◆ **Exercise requirements**: Could you write out the lines below exactly, beginning with the first and finishing with the one that contains "floorplan | 0.0006690 | -0.1506"?

=== Section Start ===

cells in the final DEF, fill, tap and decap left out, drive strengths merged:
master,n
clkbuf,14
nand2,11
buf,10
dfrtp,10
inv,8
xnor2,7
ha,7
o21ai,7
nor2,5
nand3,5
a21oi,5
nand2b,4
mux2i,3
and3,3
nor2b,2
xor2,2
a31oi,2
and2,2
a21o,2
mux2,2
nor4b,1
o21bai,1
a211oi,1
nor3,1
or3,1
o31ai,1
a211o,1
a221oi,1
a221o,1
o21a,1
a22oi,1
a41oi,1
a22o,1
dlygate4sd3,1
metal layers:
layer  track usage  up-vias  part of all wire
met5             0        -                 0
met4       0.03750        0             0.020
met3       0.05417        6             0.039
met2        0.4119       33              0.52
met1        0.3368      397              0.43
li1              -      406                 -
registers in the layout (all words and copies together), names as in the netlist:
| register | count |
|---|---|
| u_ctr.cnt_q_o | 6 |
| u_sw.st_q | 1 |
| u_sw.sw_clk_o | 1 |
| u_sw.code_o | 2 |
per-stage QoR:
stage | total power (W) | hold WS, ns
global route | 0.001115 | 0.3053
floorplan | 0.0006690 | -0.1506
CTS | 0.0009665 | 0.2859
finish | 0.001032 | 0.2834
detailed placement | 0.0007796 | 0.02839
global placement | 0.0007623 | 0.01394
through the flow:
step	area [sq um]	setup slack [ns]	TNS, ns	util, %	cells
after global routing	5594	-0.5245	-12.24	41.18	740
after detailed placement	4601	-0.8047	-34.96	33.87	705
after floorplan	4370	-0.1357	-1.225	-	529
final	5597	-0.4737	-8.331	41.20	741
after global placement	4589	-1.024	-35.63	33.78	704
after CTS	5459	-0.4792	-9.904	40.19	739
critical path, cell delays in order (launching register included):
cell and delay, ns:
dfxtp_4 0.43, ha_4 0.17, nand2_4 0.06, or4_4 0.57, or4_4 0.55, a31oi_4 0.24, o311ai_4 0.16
==> config.mk <==
export PLATFORM = sky130hd
export DESIGN_NAME = dmardy_gen
export DESIGN_NICKNAME = d
export VERILOG_FILES = /design/src/rtl/dmardy_pkg.sv /design/src/rtl/dmardy_lvl_decode.sv /design/src/rtl/dmardy_tx_gen.sv /design/src/rtl/dmardy_rx_gen.sv /design/src/rtl/dmardy_gen.sv
export SDC_FILE = /design/constraint.sdc
export NUM_CORES = 1
export LEC_CHECK = 0
export CORE_MARGIN = 1.5
export CORE_UTILIZATION = 41
export DETAILED_ROUTE_END_ITERATION = 10
export PLACE_DENSITY = 0.78
export SLEW_MARGIN = 30
export SYNTH_ARGS = -nofsm -noshare
export SYNTH_HDL_FRONTEND = slang
export SYNTH_HIERARCHICAL = 1
export SYNTH_SLANG_ARGS = --single-unit
export TNS_END_PERCENT = 20
==> constraint.sdc <==
create_clock -name clk -period 1.9 [get_ports clk]
set_input_delay 0.38 -clock clk [delete_from_list [all_inputs] [get_ports clk]]
set_output_delay 0.38 -clock clk [all_outputs]
set_load 0.01 [all_outputs]
==> src/rtl/dmardy_pkg.sv <==
package dmardy_pkg;

  typedef enum logic {
    DMA_SINGLE = 1'b0,
    DMA_BLOCK  = 1'b1
  } dma_style_e;

  // transmit threshold: the FIFO has drained to this many characters
  function automatic int unsigned tx_level(input logic [1:0] sel, input int unsigned depth);
    case (sel)
      2'd0:    return depth / 8;
      2'd1:    return depth / 4;
      2'd2:    return depth / 2;
      default: return (depth * 7) / 8;
    endcase
  endfunction

  // receive threshold: the FIFO has filled to this many characters
  function automatic int unsigned rx_level(input logic [1:0] sel, input int unsigned depth);
    case (sel)
      2'd0:    return depth / 8;
      2'd1:    return depth / 4;
      2'd2:    return (depth * 7) / 8;
      default: return depth - 4;
    endcase
  endfunction

endpackage

==> src/rtl/dmardy_lvl_decode.sv <==
module dmardy_lvl_decode #(
  parameter int unsigned DEPTH = 64,
  parameter bit          IS_RX = 1'b0,
  localparam int unsigned CNT_W = $clog2(DEPTH + 1)
) (
  input  logic [1:0]       sel,
  output logic [CNT_W-1:0] level
);
  generate
    if (IS_RX) begin : g_rx
      always_comb level = CNT_W'(dmardy_pkg::rx_level(sel, DEPTH));
    end else begin : g_tx
      always_comb level = CNT_W'(dmardy_pkg::tx_level(sel, DEPTH));
    end
  endgenerate
endmodule

==> src/rtl/dmardy_tx_gen.sv <==
module dmardy_tx_gen #(
  parameter int unsigned DEPTH = 64,
  localparam int unsigned CNT_W = $clog2(DEPTH + 1)
) (
  input  logic                   clk,
  input  logic                   rst,
  input  dmardy_pkg::dma_style_e style,
  input  logic [CNT_W-1:0]       count,
  input  logic [CNT_W-1:0]       level,
  output logic                   rdy_n
);
  import dmardy_pkg::*;
  localparam logic [CNT_W-1:0] FULL = CNT_W'(DEPTH);

  always_ff @(posedge clk) begin
    if (rst) begin
      rdy_n <= 1'b0;
    end else if (style == DMA_SINGLE) begin
      rdy_n <= (count != '0);
    end else if (count >= FULL) begin
      rdy_n <= 1'b1;
    end else if (count <= level) begin
      rdy_n <= 1'b0;
    end
  end

  AST_TX_RESET: assert property (@(posedge clk) rst |=> !rdy_n);
  AST_TX_SINGLE_EMPTY: assert property (@(posedge clk) disable iff (rst)
    (style == DMA_SINGLE && count == '0) |=> !rdy_n);
  AST_TX_SINGLE_BUSY: assert property (@(posedge clk) disable iff (rst)
    (style == DMA_SINGLE && count != '0) |=> rdy_n);
  AST_TX_FULL: assert property (@(posedge clk) disable iff (rst)
    (style == DMA_BLOCK && count == FULL) |=> rdy_n);
  AST_TX_DRAINED: assert property (@(posedge clk) disable iff (rst)
    (style == DMA_BLOCK && count <= level) |=> !rdy_n);
  AST_TX_HOLD: assert property (@(posedge clk) disable iff (rst)
    (style == DMA_BLOCK && count > level && count < FULL) |=> $stable(rdy_n));
endmodule

==> src/rtl/dmardy_rx_gen.sv <==
module dmardy_rx_gen #(
  parameter int unsigned DEPTH = 64,
  localparam int unsigned CNT_W = $clog2(DEPTH + 1)
) (
  input  logic                   clk,
  input  logic                   rst,
  input  dmardy_pkg::dma_style_e style,
  input  logic [CNT_W-1:0]       count,
  input  logic [CNT_W-1:0]       level,
  input  logic                   timeout,
  output logic                   rdy_n
);
  import dmardy_pkg::*;

  always_ff @(posedge clk) begin
    if (rst) begin
      rdy_n <= 1'b1;
    end else if (style == DMA_SINGLE) begin
      rdy_n <= (count == '0);
    end else if (count == '0) begin
      rdy_n <= 1'b1;
    end else if (count >= level || timeout) begin
      rdy_n <= 1'b0;
    end
  end

  AST_RX_RESET: assert property (@(posedge clk) rst |=> rdy_n);
  AST_RX_SINGLE_DATA: assert property (@(posedge clk) disable iff (rst)
    (style == DMA_SINGLE && count != '0) |=> !rdy_n);
  AST_RX_EMPTY: assert property (@(posedge clk) disable iff (rst)
    (count == '0) |=> rdy_n);
  AST_RX_TRIGGER: assert property (@(posedge clk) disable iff (rst)
    (style == DMA_BLOCK && count >= level && count != '0) |=> !rdy_n);
  AST_RX_TIMEOUT: assert property (@(posedge clk) disable iff (rst)
    (style == DMA_BLOCK && timeout && count != '0) |=> !rdy_n);
  AST_RX_HOLD: assert property (@(posedge clk) disable iff (rst)
    (style == DMA_BLOCK && !timeout && count != '0 && count < level) |=> $stable(rdy_n));
endmodule

==> src/rtl/dmardy_gen.sv <==
module dmardy_gen #(
  parameter int unsigned DEPTH = 64,
  localparam int unsigned CNT_W = $clog2(DEPTH + 1)
) (
  input  logic             clk,
  input  logic             rst,
  input  logic             fifo_on,
  input  logic             blk_sel,
  input  logic [CNT_W-1:0] tx_cnt,
  input  logic [CNT_W-1:0] rx_cnt,
  input  logic [1:0]       tx_lvl_sel,
  input  logic [1:0]       rx_lvl_sel,
  input  logic             rx_tmo,
  output logic             tx_rdy_n,
  output logic             rx_rdy_n
);
  import dmardy_pkg::*;

  dma_style_e       style;
  logic [CNT_W-1:0] tx_level;
  logic [CNT_W-1:0] rx_level;

  // block style needs the FIFOs; a lone holding register always signals per character
  always_comb style = (fifo_on && blk_sel) ? DMA_BLOCK : DMA_SINGLE;

  dmardy_lvl_decode #(.DEPTH(DEPTH), .IS_RX(1'b0)) i_tx_lvl (
    .sel(tx_lvl_sel), .level(tx_level));
  dmardy_lvl_decode #(.DEPTH(DEPTH), .IS_RX(1'b1)) i_rx_lvl (
    .sel(rx_lvl_sel), .level(rx_level));

  dmardy_tx_gen #(.DEPTH(DEPTH)) i_tx (
    .clk(clk), .rst(rst), .style(style), .count(tx_cnt),
    .level(tx_level), .rdy_n(tx_rdy_n));

  dmardy_rx_gen #(.DEPTH(DEPTH)) i_rx (
    .clk(clk), .rst(rst), .style(style), .count(rx_cnt),
    .level(rx_level), .timeout(rx_tmo), .rdy_n(rx_rdy_n));

  AST_NO_BLOCK_WITHOUT_FIFO: assert property (@(posedge clk) disable iff (rst)
    (!fifo_on && tx_cnt == '0) |=> !tx_rdy_n);
endmodule

==> run_results.csv, run 1 <==
group,metric,value,unit
cts,clock-sinks,2,
place,portBuffers,24,
timing,tns,0,ps
timing,rsz0062_at_grt,"no",
timing,period_minus_slack,1740,ps
timing,clock_skew,0,ps
die,core,1330,um2
outcome,outcome,"completed",
logic_synthesis,syn_inst,82,
cts,cts_buffers,3,
cts,root_buffer,"clkbuf_4",
worst_setup_path,crit_path_end_kind,"register",
die,die_w,41.1,um
finish,syn_to_final_growth,41.5,%
detailed_routing,top_layer,"met4",
finish,drive_gt1_share,6.60,%
die,start_util,44.6,%
detailed_routing,ant_nets,0,
global_routing,grt_max_degree,5,
place,place_inst,118,
worst_setup_path,worstSetupPathType,"in2reg",
finish,diodes,0,
worst_setup_path,cp_max_fo,3,
finish,final_common_cell,"clkdlybuf4s50_1",
worst_setup_path,cp_slowest_cell,"dlygate4sd2_1",
die,die_h,41.1,um
worst_setup_path,r2r-start,"i_rx/rdy_n$_SDFFE_PP1P_",
global_routing,grt_pass1_wl,1790,um
logic_synthesis,ys_types,24,
global_routing,antenna_found_initial,0,
timing,setup_viol,0,
detailed_routing,dr.pass1.iters,4,
global_routing,grt_usage,16.0,%
detailed_routing,viasPerCell,4.85,
place,gp_congestion,0.706,
logic_synthesis,netlist.area_leader.share,35.8,%
worst_setup_path,required,2000,ps
flow_run,cap_violations,0,
logic_synthesis,ys_seq_area_share,6.74,%
finish,final_net_count,148,
detailed_routing,drtIter0Drc,4,
worst_setup_path,critPathArrivalTime,1850,ps
logic_synthesis,yosys_register_bits,2,
logic_synthesis,synth_warnings,6,
timing,period_share,91.8,%
detailed_routing,route.detailed.drc,0,
worst_setup_path,rrSetupSlack,1030,ps
finish,most-common-layout-cells,"clkdlybuf4s50_1, inv_1, ha_1",
worst_setup_path,ff2ff_path_depth,4,
cts,clock_path_buffers,2,
pwr,p_leak,0.000406,uW
worst_setup_path,setup.worst_path.start,"tx_lvl_sel[0]",
worst_setup_path,crit_path_start_kind,"primary input",
timing,finalHoldViolCount,0,
logic_synthesis,yosys-top-cells-area,"ha_1, inv_1, buf_4, dfxtp_1, a21oi_1",
pwr,power_density,339,nW/um2
detailed_routing,route.met3.wl,67,um
detailed_routing,detail_route.wirelength,1160,um
worst_hold_path,hold_depth,4,
finish,finalNonFillerCells,121,
cts,clk_latency,230,ps
worst_setup_path,crit_chain,"dlygate4sd2_1 > ha_1 > or2_1 > inv_1 > ha_1 > a211oi_2 > nor2_1 > nor3_1 > o22ai_1",
global_routing,globalRouteOverflowTotal,0,
worst_setup_path,crit_path_end,"i_tx/rdy_n$_SDFFE_PP0P_",
worst_setup_path,worst_path_most_repeated_cell,"ha_1",
die,ioPinCount,25,
worst_setup_path,cp_slowest_stage_delay,260,ps
cts,cts_tree,"built",
detailed_routing,drt-met1-wl,513,um
logic_synthesis,synth.cell_area,594,um2
worst_setup_path,r2r-end,"i_rx/rdy_n$_SDFFE_PP1P_",
cts,cts_max_level,1,
detailed_routing,dr_wl_met2,570,um
cts,clk_pin_slew,30,ps
timing,drv_slew,0,
global_routing,grt_pass1_vias,483,
timing,max_freq,573,MHz
detailed_routing,vias,587,
logic_synthesis,avgSynthCellArea,7.25,um2
logic_synthesis,yosysTopAreaCell,"ha_1",
detailed_routing,routedWlPerCell,9.59,um
worst_hold_path,hp-class,"reg2reg",
die,design.die.area,1690,um2
place,place_hpwl,980,um
die,rows,13,
pwr,peakVddDrop,132,uV
pwr,finalPower,285,uW
==> flip-flops by register name, indices dropped and copies added (netlist names) <==
register	count
i_tx/rdy_n	1
i_rx/rdy_n	1
==> metal layers <==
layer  track usage [%]  up-vias
li1                  -      312
met4              5.00        0
met2              28.5       18
met1              18.8      255
met5                 0        -
met3              3.26        2
==> power breakdown <==
group,internal (uW),switching (uW),total (uW)
registers,45.5,1.26,46.7
logic,83.3,59.9,143
clock network,69.7,25.7,95.4
==> worst max-delay path, delay by kind of cell <==
family	cells	cell delay (ps)
AO/OA/AOI/OAI	2	290
adder cells (fa/ha/maj)	2	450
buffers and inverters	2	320
AND/OR/NAND/NOR	3	420
==> cells by family after synthesis <==
logic type,share of synthesized area [%]
buffers and inverters,20.2
adder cells (fa/ha/maj),35.8
AO/OA/AOI/OAI,10.7
other,1.26
AND/OR/NAND/NOR,25.3
flip-flops,6.74
==> cell usage after synthesis (all sizes together) <==
library cell,instances
a211oi,1
a21oi,6
and2,2
and4bb,1
buf,7
clkbuf,1
conb,2
dfxtp,2
ha,17
inv,17
nand2,1
nand2b,2
nand3,3
nand3b,1
nand4,1
nor2,3
nor3,2
nor4,4
o21ai,4
o22ai,1
or2,3
or4,1
==> area by class of cell <==
cell class,count,area (um2)
fillers,122,493
inverters,17,63.8
repair buffers,24,238
multi-input cells,60,458
flip-flops and latches,2,40.0
well taps,15,18.8
clock buffers,3,22.5
==> how the worst min path moves through the flow <==
stage	from	to	slack [ps]
after floorplan	rst	i_rx/rdy_n$_SDFFE_PP1P_	490
after global placement	i_rx/rdy_n$_SDFFE_PP1P_	i_rx/rdy_n$_SDFFE_PP1P_	590
after detailed placement	i_rx/rdy_n$_SDFFE_PP1P_	i_rx/rdy_n$_SDFFE_PP1P_	590
after CTS	i_rx/rdy_n$_SDFFE_PP1P_	i_rx/rdy_n$_SDFFE_PP1P_	600
after global routing	i_rx/rdy_n$_SDFFE_PP1P_	i_rx/rdy_n$_SDFFE_PP1P_	650
final	i_rx/rdy_n$_SDFFE_PP1P_	i_rx/rdy_n$_SDFFE_PP1P_	590
==> what timing repair did <==
item / CTS / global route
hold buffers: 0 / 0
resized for setup: 4 / 0
hold endpoints to repair: 0 / 0
buffers inserted: 0 / 0
setup endpoints to repair: 1 / 0
==> through the flow <==
stage	setup WS (ps)	util [%]	area, um2	hold WS, ps
global route	69.6	63.0	841	650
finish	156	63.0	841	594
global placement	-273	61.2	816	586
detailed placement	-320	61.2	816	591
floorplan	280	-	613	490
CTS	187	63.0	841	597
Power figures use the tool's default switching activity.
### src/rtl/fetch_sequencer.sv
// Module fetch_sequencer
// Top of the multi-cycle fetch/execute sequencer: state register, control decode, word overlay.
// Assumes the decoder word and the instruction type are valid in every cycle.
module fetch_sequencer
    import seq_pkg::*;
#(
    parameter int unsigned CW_W     = 17,
    parameter int unsigned MSEL_POS = 12,
    parameter int unsigned MLD_POS  = 13,
    parameter int unsigned PCI_POS  = 14
) (
    input  logic              clk,
    input  logic              rst_n,
    input  logic              mem_rdy_i,
    input  logic              mem_op_i,
    input  logic [CW_W-1:0]   cw_i,
    output logic [CW_W-1:0]   cw_o,
    output logic [NSTATE-1:0] tstate_o,
    output logic              ir_load_o
);

    seq_state_e state_q;
    logic       sel_frc;
    logic       sel_val;
    logic       ld_frc;
    logic       ld_val;
    logic       pci_val;

    seq_state u_state (
        .clk       (clk),
        .rst_n     (rst_n),
        .mem_rdy_i (mem_rdy_i),
        .mem_op_i  (mem_op_i),
        .state_q   (state_q)
    );

    seq_ctrl u_ctrl (
        .rst_n     (rst_n),
        .mem_rdy_i (mem_rdy_i),
        .state_q   (state_q),
        .sel_frc   (sel_frc),
        .sel_val   (sel_val),
        .ld_frc    (ld_frc),
        .ld_val    (ld_val),
        .pci_val   (pci_val),
        .ir_load   (ir_load_o),
        .tvec      (tstate_o)
    );

    seq_overlay #(
        .CW_W     (CW_W),
        .MSEL_POS (MSEL_POS),
        .MLD_POS  (MLD_POS),
        .PCI_POS  (PCI_POS)
    ) u_overlay (
        .cw_in   (cw_i),
        .sel_frc (sel_frc),
        .sel_val (sel_val),
        .ld_frc  (ld_frc),
        .ld_val  (ld_val),
        .pci_val (pci_val),
        .cw_out  (cw_o)
    );

    p_onehot_r10: assert property (@(posedge clk) disable iff (!rst_n)
        $countones(tstate_o) == 1);

    p_pcinc_once_r4: assert property (@(posedge clk) disable iff (!rst_n)
        cw_o[PCI_POS] |-> (tstate_o[1] && mem_rdy_i));

    p_irload_once_r8: assert property (@(posedge clk) disable iff (!rst_n)
        ir_load_o |-> (tstate_o[1] && mem_rdy_i));

    p_exec_b_sel_r7: assert property (@(posedge clk) disable iff (!rst_n)
        tstate_o[3] |-> (cw_o[MSEL_POS] && !cw_o[MLD_POS]));

    p_fetch_a_load_r2: assert property (@(posedge clk) disable iff (!rst_n)
        tstate_o[0] |-> (cw_o[MSEL_POS] && cw_o[MLD_POS]));

    p_reset_quiet_r1: assert property (@(posedge clk)
        !rst_n |-> (!cw_o[MSEL_POS] && !cw_o[MLD_POS] && !cw_o[PCI_POS] && !ir_load_o));

endmodule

=== Section End ===

◆ **Exercise response**:
cells in the final DEF, fill, tap and decap left out, drive strengths merged:
master,n
clkbuf,14
nand2,11
buf,10
dfrtp,10
inv,8
xnor2,7
ha,7
o21ai,7
nor2,5
nand3,5
a21oi,5
nand2b,4
mux2i,3
and3,3
nor2b,2
xor2,2
a31oi,2
and2,2
a21o,2
mux2,2
nor4b,1
o21bai,1
a211oi,1
nor3,1
or3,1
o31ai,1
a211o,1
a221oi,1
a221o,1
o21a,1
a22oi,1
a41oi,1
a22o,1
dlygate4sd3,1
metal layers:
layer  track usage  up-vias  part of all wire
met5             0        -                 0
met4       0.03750        0             0.020
met3       0.05417        6             0.039
met2        0.4119       33              0.52
met1        0.3368      397              0.43
li1              -      406                 -
registers in the layout (all words and copies together), names as in the netlist:
| register | count |
|---|---|
| u_ctr.cnt_q_o | 6 |
| u_sw.st_q | 1 |
| u_sw.sw_clk_o | 1 |
| u_sw.code_o | 2 |
per-stage QoR:
stage | total power (W) | hold WS, ns
global route | 0.001115 | 0.3053
floorplan | 0.0006690 | -0.1506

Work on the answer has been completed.